◆ **What you have to do**: Every line in the records below with the string "vias" is to be copied out.

Records excerpted from a collection:
*****

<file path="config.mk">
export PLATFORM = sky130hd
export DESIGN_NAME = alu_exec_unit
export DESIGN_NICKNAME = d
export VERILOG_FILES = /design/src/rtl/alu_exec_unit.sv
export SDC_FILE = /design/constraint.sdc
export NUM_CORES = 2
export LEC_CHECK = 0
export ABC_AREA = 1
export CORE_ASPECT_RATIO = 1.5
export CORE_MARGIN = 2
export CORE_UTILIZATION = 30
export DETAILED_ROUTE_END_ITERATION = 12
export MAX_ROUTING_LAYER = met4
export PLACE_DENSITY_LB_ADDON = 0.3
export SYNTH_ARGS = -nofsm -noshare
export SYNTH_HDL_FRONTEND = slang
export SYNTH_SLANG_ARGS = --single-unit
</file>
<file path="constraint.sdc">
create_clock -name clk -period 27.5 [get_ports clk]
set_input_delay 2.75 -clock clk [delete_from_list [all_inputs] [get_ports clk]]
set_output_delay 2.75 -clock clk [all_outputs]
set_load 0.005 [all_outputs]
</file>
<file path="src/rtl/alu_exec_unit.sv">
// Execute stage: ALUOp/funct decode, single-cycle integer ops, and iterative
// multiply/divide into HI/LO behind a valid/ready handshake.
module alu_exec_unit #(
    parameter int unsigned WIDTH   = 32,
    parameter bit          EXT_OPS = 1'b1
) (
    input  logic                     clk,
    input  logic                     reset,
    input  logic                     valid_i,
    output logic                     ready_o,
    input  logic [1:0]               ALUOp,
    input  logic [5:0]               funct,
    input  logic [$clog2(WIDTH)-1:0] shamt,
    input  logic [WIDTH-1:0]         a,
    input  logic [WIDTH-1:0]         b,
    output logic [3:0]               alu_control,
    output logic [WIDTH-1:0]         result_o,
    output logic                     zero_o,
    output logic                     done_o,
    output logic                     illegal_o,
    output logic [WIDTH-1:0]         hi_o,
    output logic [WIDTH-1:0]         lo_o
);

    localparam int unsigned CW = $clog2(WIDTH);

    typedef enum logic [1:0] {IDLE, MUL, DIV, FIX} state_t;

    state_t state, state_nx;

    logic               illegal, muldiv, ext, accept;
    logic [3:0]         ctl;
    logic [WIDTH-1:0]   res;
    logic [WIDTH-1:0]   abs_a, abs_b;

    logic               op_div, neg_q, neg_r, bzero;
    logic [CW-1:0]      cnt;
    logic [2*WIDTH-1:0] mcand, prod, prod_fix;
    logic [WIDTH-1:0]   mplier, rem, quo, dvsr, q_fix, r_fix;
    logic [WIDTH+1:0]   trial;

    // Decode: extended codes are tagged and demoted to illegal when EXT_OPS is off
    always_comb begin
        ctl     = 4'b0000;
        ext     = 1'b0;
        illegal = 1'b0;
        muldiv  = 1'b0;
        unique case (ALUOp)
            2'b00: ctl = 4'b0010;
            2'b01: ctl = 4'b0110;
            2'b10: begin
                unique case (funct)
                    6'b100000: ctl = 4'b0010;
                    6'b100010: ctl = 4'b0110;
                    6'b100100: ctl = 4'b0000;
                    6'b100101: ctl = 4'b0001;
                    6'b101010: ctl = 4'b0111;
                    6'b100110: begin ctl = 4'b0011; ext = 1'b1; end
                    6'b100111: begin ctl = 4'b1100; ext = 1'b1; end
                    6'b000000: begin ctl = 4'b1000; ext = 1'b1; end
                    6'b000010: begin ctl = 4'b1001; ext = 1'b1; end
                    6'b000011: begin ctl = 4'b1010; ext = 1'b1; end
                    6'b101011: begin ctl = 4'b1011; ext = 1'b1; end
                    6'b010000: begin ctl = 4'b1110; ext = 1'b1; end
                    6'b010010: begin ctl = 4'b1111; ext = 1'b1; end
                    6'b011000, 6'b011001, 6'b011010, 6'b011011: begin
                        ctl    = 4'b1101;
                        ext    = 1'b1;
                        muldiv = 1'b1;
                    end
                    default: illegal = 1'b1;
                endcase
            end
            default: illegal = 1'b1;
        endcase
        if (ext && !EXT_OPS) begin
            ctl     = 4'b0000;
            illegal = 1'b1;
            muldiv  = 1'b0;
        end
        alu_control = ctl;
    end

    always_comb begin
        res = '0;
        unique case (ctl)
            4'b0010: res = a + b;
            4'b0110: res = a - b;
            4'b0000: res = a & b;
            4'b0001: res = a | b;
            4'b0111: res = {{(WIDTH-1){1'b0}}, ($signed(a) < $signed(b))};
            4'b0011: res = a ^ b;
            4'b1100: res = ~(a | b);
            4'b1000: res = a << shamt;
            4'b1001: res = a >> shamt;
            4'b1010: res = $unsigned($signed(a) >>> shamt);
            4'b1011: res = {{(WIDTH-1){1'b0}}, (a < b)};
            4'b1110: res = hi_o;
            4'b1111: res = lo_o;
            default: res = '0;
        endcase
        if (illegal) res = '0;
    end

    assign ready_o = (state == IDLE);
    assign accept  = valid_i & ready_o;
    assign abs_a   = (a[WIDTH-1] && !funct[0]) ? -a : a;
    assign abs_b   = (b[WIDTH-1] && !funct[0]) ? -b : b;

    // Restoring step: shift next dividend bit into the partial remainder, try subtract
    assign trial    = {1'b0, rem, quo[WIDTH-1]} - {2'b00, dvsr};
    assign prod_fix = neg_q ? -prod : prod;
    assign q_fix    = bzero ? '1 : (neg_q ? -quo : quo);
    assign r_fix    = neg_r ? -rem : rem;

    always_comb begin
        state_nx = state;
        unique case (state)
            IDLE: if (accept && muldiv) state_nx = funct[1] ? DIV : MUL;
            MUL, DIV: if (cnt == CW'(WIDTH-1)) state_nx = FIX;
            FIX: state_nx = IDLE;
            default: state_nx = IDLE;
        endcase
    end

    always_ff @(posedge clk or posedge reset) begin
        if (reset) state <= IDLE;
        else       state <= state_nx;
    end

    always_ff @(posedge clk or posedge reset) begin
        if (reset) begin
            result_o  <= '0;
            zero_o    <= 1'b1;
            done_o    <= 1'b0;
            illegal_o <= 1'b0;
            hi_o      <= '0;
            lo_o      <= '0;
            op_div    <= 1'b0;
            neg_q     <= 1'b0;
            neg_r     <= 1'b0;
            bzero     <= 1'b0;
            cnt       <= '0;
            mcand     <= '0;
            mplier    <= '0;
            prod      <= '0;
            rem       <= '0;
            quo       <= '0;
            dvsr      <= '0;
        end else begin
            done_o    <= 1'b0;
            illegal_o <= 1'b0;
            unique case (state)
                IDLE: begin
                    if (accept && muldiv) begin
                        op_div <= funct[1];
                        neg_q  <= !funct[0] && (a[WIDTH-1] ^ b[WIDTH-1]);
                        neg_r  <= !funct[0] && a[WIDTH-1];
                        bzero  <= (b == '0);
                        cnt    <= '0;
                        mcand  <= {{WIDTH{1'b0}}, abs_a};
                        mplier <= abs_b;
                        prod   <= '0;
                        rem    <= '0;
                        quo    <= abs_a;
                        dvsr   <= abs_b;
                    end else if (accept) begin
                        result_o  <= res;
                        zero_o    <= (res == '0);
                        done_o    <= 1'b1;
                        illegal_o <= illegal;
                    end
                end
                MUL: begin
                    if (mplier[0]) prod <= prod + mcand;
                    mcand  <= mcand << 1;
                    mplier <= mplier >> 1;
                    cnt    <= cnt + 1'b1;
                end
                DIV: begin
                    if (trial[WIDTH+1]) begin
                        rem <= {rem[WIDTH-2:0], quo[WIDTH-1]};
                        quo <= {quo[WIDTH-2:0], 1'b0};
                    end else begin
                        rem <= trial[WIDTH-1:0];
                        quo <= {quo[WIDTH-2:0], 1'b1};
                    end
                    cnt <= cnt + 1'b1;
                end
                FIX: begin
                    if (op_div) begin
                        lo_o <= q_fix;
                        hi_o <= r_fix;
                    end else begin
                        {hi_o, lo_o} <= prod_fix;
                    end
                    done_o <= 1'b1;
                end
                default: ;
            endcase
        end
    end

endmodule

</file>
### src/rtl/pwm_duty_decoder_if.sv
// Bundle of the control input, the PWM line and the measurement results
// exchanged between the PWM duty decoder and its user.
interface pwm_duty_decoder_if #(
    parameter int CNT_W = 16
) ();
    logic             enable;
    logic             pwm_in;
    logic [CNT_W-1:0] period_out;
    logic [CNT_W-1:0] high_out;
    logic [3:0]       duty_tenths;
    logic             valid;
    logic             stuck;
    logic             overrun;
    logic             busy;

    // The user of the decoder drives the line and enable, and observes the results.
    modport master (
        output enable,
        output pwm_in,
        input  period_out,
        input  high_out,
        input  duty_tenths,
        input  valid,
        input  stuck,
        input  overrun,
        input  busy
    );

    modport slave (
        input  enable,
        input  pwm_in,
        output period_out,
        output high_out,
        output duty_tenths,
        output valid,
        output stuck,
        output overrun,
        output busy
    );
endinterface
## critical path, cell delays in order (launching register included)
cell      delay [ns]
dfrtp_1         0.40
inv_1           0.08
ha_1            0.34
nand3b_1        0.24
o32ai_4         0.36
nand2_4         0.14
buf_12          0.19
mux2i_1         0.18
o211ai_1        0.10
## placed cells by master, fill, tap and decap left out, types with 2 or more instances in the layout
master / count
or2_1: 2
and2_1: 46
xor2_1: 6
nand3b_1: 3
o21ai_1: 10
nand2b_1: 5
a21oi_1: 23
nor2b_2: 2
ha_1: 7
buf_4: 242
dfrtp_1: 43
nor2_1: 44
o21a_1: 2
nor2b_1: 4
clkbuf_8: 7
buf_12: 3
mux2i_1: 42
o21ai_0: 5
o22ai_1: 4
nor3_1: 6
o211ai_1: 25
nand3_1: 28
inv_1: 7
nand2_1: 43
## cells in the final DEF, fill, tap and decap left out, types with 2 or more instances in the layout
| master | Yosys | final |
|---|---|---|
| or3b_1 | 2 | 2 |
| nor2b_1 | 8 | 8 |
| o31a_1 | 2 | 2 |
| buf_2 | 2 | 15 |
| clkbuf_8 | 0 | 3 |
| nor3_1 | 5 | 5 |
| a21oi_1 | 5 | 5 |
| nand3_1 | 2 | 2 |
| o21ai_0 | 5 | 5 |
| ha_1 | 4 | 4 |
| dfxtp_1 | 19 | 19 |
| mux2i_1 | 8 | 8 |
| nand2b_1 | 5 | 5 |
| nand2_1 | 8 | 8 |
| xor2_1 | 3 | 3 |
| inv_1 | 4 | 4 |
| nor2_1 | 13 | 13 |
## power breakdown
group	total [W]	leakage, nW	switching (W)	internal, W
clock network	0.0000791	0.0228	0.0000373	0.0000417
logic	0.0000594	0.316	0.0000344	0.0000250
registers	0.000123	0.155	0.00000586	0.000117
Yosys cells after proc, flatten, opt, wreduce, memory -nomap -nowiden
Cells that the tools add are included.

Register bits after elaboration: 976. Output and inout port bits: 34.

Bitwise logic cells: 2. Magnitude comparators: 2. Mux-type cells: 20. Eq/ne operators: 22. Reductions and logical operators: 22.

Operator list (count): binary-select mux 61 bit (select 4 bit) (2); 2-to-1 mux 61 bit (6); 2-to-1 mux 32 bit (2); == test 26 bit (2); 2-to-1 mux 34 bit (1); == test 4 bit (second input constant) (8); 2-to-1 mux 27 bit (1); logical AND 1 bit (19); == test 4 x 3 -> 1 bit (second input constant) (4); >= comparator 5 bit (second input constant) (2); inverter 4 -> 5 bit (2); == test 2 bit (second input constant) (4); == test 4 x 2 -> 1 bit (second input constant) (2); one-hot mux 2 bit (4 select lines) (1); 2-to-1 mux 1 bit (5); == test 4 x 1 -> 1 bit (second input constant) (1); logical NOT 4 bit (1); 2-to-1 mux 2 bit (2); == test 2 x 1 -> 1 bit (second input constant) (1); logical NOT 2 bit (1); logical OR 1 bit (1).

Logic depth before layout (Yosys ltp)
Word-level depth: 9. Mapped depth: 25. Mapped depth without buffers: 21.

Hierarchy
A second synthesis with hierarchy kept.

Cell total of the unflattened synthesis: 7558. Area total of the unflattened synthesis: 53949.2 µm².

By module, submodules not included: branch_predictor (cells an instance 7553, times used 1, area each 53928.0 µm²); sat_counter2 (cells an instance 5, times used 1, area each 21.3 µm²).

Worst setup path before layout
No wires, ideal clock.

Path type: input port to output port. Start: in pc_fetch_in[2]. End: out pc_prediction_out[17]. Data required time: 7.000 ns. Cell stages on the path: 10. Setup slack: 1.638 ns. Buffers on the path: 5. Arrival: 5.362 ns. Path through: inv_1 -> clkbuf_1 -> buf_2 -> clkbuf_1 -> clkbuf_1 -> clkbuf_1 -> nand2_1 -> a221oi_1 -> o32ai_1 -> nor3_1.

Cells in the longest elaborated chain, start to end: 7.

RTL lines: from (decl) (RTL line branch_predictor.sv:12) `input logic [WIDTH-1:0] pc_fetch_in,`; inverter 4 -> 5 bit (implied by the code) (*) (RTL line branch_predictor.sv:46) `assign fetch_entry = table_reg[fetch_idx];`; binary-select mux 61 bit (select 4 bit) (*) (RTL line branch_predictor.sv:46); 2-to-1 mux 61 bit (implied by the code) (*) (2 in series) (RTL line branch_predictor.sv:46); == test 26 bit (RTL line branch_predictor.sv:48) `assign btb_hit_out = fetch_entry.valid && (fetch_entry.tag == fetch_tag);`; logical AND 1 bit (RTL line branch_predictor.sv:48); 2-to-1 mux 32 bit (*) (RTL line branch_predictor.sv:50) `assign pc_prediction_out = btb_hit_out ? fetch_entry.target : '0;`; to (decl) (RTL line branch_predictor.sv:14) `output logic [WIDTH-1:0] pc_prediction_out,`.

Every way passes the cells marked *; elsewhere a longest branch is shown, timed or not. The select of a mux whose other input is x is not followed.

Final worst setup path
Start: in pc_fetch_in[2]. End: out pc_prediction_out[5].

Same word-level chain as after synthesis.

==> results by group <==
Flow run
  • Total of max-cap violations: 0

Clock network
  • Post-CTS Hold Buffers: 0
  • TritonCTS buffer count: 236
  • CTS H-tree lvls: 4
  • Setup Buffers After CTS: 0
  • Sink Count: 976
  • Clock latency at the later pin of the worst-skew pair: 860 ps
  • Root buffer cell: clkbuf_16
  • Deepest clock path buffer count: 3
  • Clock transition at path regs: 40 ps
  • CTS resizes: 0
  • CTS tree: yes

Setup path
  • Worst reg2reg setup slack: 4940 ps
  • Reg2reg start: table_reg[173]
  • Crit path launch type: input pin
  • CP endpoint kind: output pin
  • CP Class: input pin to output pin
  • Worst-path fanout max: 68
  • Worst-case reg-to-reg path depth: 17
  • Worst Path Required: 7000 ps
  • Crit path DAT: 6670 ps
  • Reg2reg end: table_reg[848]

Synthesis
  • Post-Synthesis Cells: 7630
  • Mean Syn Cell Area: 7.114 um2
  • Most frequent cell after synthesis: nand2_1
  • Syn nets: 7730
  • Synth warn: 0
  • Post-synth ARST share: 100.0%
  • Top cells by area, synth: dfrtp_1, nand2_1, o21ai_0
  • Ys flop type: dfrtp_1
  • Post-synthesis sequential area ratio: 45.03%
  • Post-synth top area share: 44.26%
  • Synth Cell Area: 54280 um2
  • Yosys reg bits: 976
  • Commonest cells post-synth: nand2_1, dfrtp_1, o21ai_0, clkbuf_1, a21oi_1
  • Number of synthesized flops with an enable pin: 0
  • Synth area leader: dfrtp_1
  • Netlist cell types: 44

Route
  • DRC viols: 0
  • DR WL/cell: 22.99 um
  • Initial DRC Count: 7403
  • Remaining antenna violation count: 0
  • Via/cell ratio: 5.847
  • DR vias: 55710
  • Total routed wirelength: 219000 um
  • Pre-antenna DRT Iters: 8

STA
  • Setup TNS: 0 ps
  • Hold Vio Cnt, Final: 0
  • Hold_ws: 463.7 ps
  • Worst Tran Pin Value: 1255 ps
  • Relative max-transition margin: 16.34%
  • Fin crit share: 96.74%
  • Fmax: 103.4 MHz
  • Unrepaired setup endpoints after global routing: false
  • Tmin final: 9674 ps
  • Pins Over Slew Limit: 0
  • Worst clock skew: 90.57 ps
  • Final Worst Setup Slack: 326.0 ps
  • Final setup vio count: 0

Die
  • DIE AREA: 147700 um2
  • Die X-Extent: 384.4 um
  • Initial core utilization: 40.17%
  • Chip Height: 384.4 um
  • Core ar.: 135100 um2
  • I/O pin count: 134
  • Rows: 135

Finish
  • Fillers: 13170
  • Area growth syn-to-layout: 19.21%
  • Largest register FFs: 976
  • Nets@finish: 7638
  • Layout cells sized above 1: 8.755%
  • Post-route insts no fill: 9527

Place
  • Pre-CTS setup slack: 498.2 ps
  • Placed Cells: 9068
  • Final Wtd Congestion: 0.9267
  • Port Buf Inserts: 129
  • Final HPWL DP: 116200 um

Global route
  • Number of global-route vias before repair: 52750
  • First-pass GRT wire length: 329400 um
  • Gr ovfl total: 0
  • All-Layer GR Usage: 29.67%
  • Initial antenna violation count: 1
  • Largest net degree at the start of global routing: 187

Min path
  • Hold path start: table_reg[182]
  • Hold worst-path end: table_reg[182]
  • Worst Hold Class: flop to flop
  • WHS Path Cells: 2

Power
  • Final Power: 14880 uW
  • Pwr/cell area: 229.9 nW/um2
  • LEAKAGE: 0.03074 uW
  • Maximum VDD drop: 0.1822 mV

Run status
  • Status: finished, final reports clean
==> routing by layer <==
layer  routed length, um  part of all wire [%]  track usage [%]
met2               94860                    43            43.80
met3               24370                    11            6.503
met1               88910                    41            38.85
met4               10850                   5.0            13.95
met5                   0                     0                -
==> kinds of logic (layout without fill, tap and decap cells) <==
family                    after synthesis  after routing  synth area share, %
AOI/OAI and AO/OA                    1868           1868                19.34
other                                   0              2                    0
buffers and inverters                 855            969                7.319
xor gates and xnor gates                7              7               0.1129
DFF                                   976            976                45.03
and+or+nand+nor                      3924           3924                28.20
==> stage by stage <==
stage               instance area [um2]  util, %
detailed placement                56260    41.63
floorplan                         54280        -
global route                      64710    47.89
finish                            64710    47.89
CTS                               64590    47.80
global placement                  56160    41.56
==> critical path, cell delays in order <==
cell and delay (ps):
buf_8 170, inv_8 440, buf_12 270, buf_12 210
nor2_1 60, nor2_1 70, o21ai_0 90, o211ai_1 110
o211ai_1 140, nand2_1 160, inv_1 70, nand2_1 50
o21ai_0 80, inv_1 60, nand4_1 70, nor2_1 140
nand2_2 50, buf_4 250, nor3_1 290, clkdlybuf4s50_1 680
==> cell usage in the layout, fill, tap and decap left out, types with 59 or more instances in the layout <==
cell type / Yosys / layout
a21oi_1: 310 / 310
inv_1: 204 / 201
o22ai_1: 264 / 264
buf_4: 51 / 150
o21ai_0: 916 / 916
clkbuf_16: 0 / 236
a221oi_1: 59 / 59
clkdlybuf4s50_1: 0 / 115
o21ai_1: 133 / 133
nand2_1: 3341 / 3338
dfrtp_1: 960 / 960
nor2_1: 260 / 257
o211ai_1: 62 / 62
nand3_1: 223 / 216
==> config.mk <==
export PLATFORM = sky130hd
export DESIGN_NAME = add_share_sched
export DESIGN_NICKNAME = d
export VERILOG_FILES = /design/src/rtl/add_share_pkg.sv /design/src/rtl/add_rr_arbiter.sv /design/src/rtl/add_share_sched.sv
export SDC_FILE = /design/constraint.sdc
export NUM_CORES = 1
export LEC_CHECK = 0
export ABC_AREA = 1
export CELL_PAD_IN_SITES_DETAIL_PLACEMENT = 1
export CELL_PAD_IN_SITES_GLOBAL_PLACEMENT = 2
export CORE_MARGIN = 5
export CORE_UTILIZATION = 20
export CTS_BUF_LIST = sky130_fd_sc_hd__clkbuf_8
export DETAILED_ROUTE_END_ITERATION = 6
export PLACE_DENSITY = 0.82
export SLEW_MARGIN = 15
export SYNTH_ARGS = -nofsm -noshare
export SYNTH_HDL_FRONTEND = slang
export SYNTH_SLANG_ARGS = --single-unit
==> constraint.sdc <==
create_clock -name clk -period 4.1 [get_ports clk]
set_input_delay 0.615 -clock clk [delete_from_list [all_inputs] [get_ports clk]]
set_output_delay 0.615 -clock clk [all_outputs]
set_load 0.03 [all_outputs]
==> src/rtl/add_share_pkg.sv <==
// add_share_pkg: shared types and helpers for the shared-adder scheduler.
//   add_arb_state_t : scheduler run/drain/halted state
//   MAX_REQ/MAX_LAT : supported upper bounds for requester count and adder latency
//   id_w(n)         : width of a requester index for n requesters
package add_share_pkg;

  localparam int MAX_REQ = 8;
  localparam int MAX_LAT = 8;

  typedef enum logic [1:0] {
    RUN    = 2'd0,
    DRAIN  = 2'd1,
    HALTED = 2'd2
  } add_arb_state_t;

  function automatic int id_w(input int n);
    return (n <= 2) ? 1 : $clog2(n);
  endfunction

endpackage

*****

◆ **Solution to this exercise**:
  • DR vias: 55710
  • Number of global-route vias before repair: 52750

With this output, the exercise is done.